В преследовании Бригге тело преследуемого -- это тело рожающее, выворачивающее наружу содержащийся в нем симулякр. Это тело, обнажающее фаллос как тайну:
"Возможно, что все фаллическое (такова была моя интуиция в Карнакском храме, я даже и сейчас не смог бы об этом мыслить) -- это лишь экспонирование человеческой "интимной тайны" в смысле "открытой тайны" Природы".
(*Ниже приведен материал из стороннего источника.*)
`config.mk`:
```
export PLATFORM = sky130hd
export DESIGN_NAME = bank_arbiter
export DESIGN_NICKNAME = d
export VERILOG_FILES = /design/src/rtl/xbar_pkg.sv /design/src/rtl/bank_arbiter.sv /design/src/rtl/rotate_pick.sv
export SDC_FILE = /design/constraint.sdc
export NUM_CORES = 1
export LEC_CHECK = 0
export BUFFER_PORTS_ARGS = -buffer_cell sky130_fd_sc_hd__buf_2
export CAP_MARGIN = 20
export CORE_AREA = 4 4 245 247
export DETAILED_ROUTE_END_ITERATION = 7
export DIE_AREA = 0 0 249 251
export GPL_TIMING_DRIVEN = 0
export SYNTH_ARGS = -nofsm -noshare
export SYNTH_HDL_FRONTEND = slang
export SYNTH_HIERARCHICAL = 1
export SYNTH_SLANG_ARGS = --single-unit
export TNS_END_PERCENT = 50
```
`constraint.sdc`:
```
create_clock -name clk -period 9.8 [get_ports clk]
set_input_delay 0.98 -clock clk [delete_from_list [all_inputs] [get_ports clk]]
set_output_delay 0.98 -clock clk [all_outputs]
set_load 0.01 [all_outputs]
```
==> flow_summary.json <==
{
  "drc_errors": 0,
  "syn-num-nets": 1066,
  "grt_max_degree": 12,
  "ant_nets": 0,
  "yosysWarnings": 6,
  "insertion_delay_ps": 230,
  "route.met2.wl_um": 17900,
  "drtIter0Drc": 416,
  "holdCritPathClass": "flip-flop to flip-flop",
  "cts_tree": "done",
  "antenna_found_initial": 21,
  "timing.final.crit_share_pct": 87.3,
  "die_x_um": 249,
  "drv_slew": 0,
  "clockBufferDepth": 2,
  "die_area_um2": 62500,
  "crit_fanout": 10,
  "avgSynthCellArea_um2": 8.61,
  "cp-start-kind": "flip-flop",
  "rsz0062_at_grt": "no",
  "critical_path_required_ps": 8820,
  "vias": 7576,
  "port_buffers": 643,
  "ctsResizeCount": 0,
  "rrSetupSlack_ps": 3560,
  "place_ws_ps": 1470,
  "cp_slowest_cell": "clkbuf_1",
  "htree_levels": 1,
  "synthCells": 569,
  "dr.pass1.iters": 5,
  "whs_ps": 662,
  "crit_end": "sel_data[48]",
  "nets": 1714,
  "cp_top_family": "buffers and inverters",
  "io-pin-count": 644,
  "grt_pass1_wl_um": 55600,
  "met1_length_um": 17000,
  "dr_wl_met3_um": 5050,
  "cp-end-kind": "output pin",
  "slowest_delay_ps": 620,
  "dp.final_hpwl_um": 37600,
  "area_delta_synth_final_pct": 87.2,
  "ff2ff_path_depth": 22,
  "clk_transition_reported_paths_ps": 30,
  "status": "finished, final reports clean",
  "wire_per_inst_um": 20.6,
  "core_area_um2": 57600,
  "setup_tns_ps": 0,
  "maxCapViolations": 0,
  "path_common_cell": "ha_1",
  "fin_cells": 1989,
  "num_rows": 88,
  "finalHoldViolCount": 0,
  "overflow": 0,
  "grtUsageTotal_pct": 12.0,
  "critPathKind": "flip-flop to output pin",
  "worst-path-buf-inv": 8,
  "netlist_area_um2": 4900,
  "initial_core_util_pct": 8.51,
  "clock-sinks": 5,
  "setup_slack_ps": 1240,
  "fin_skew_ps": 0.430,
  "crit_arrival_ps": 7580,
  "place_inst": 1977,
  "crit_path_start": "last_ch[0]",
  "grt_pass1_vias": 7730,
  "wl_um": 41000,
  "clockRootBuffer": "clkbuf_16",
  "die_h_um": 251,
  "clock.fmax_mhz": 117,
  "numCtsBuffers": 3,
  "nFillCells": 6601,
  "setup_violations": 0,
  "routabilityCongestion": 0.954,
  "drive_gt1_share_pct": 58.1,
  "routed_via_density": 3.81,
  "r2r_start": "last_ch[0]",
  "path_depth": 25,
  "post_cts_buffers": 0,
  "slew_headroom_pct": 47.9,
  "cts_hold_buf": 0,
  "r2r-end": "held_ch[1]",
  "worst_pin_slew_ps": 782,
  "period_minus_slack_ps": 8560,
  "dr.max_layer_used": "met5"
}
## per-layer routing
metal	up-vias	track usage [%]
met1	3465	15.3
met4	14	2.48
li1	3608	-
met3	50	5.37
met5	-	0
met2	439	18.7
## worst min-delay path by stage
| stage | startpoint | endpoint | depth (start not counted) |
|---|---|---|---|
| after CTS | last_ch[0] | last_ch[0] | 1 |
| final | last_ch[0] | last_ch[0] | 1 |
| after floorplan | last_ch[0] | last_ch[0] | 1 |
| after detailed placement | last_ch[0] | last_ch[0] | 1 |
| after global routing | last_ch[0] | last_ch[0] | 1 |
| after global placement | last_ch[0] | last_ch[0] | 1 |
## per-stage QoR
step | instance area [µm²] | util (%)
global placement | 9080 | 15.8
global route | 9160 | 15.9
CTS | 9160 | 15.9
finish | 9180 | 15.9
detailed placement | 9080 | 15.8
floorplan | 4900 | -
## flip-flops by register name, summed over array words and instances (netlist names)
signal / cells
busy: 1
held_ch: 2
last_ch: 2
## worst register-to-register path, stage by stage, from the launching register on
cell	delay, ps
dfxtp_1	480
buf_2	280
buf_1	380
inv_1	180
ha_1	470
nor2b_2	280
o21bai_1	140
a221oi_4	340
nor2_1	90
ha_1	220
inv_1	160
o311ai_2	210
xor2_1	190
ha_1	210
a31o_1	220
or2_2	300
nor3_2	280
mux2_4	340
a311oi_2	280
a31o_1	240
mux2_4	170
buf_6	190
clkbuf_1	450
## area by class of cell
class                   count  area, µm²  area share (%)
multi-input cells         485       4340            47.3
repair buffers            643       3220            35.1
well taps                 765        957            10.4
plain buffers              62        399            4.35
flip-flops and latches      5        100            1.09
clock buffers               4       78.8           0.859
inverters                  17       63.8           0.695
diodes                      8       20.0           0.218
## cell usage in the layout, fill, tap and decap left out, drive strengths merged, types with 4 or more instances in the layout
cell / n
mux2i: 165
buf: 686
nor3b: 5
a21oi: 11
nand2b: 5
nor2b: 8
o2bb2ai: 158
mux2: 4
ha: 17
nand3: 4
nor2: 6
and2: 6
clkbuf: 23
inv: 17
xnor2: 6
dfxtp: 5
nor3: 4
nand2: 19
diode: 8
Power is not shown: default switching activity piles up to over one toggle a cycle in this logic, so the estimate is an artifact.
<file path="config.mk">
export PLATFORM = sky130hd
export DESIGN_NAME = channel_buffer
export DESIGN_NICKNAME = d
export VERILOG_FILES = /design/src/rtl/xbar_pkg.sv /design/src/rtl/channel_buffer.sv /design/src/rtl/rotate_pick.sv
export SDC_FILE = /design/constraint.sdc
export NUM_CORES = 2
export LEC_CHECK = 0
export BUFFER_PORTS_ARGS = -buffer_cell sky130_fd_sc_hd__buf_2
export CAP_MARGIN = 10
export CORE_MARGIN = 5
export CORE_UTILIZATION = 45
export DETAILED_ROUTE_END_ITERATION = 16
export GPL_TIMING_DRIVEN = 0
export PLACE_DENSITY = 0.63
export SYNTH_ARGS = -nofsm -noshare
export SYNTH_HDL_FRONTEND = slang
export SYNTH_HIERARCHICAL = 1
export SYNTH_SLANG_ARGS = --single-unit
</file>
<file path="constraint.sdc">
create_clock -name clk -period 34.3 [get_ports clk]
set_input_delay 5.145 -clock clk [delete_from_list [all_inputs] [get_ports clk]]
set_output_delay 5.145 -clock clk [all_outputs]
set_load 0.02 [all_outputs]
</file>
Тот факт, что Рильке через много лет после посетившего его "откровения" все еще не может мыслить свою интуицию, свидетельствует лишь о том, что машина обнажения тайны, машина выворачивания внутреннего действует именно как силовая машина, производящая диаграммы и бросающая вызов дискурсивности. Тайна обнажена, но выразить ее нельзя потому, что и предъявленная она все еще остается тайной, "открытой тайной", если использовать выражение Рильке. Обнажение правды целиком сосредоточено в прорыве, в энергетической явленности, но не в мысли и не в словах. Только в таком виде явленная тайна сохраняет свою загадочность.
4. Диаграммы
Слова в принципе не в состоянии дать адекватного описания раздвоенной телесности и "бесперспективного видения". Русский беллетрист Александр Куприн опубликовал за несколько лет до того, как Рильке описал "субъекта в черном пальто", повесть "Олеся" (1898), в которую включил эпизод, построенный вокруг идентичной ситуации раздвоенной, демонической телесности. Речь идет о неком "эксперименте", проводимом с повествователем деревенской "колдуньей" Олесей. Она заставляет рассказчика идти вперед, не оборачиваясь:
"Я пошел вперед, очень заинтересованный опытом, чувствуя за своей спиной напряженный взгляд Олеси. Но, пройдя около двадцати шагов, я вдруг споткнулся на совсем ровном месте и упал ничком" (Куприн 1957: 279).
74
Опыт повторяется, и рассказчик без всякой видимой причины спотыкается и падает вновь. На настойчивые расспросы Олеся отвечает достаточно невнятно, утверждает, что не может объяснить. И далее следует растолковывание самого повествователя:
"Я действительно не совсем понял ее. Но, если не ошибаюсь, этот своеобразный фокус состоит в том, что она, идя за мной следом шаг за шагом, нога в ногу, и неотступно глядя на меня, в то же время старается подражать каждому, самому малейшему моему движению, так сказать отождествляет себя со мною. Пройдя таким образом несколько шагов, она начинает мысленно воображать на некотором расстоянии впереди меня веревку, протянутую поперек дороги на аршин от земли. В ту минуту, когда я должен прикоснуться ногой к этой воображаемой веревке, Олеся вдруг делает падающее движение, и тогда, по ее словам, самый крепкий человек должен непременно упасть Только много времени спустя я вспомнил сбивчивое объяснение Олеси, когда читал отчет доктора Шарко об опытах, произведенных им над двумя пациентками Сальпетриера, профессиональными колдуньями, страдавшими истерией. И я был очень удивлен, узнав, что французские колдуньи из простонародья прибегали в подобных случаях совершенно к той же сноровке, какую пускала в ход хорошенькая полесская ведьма" (Куприн 1957: 279-280).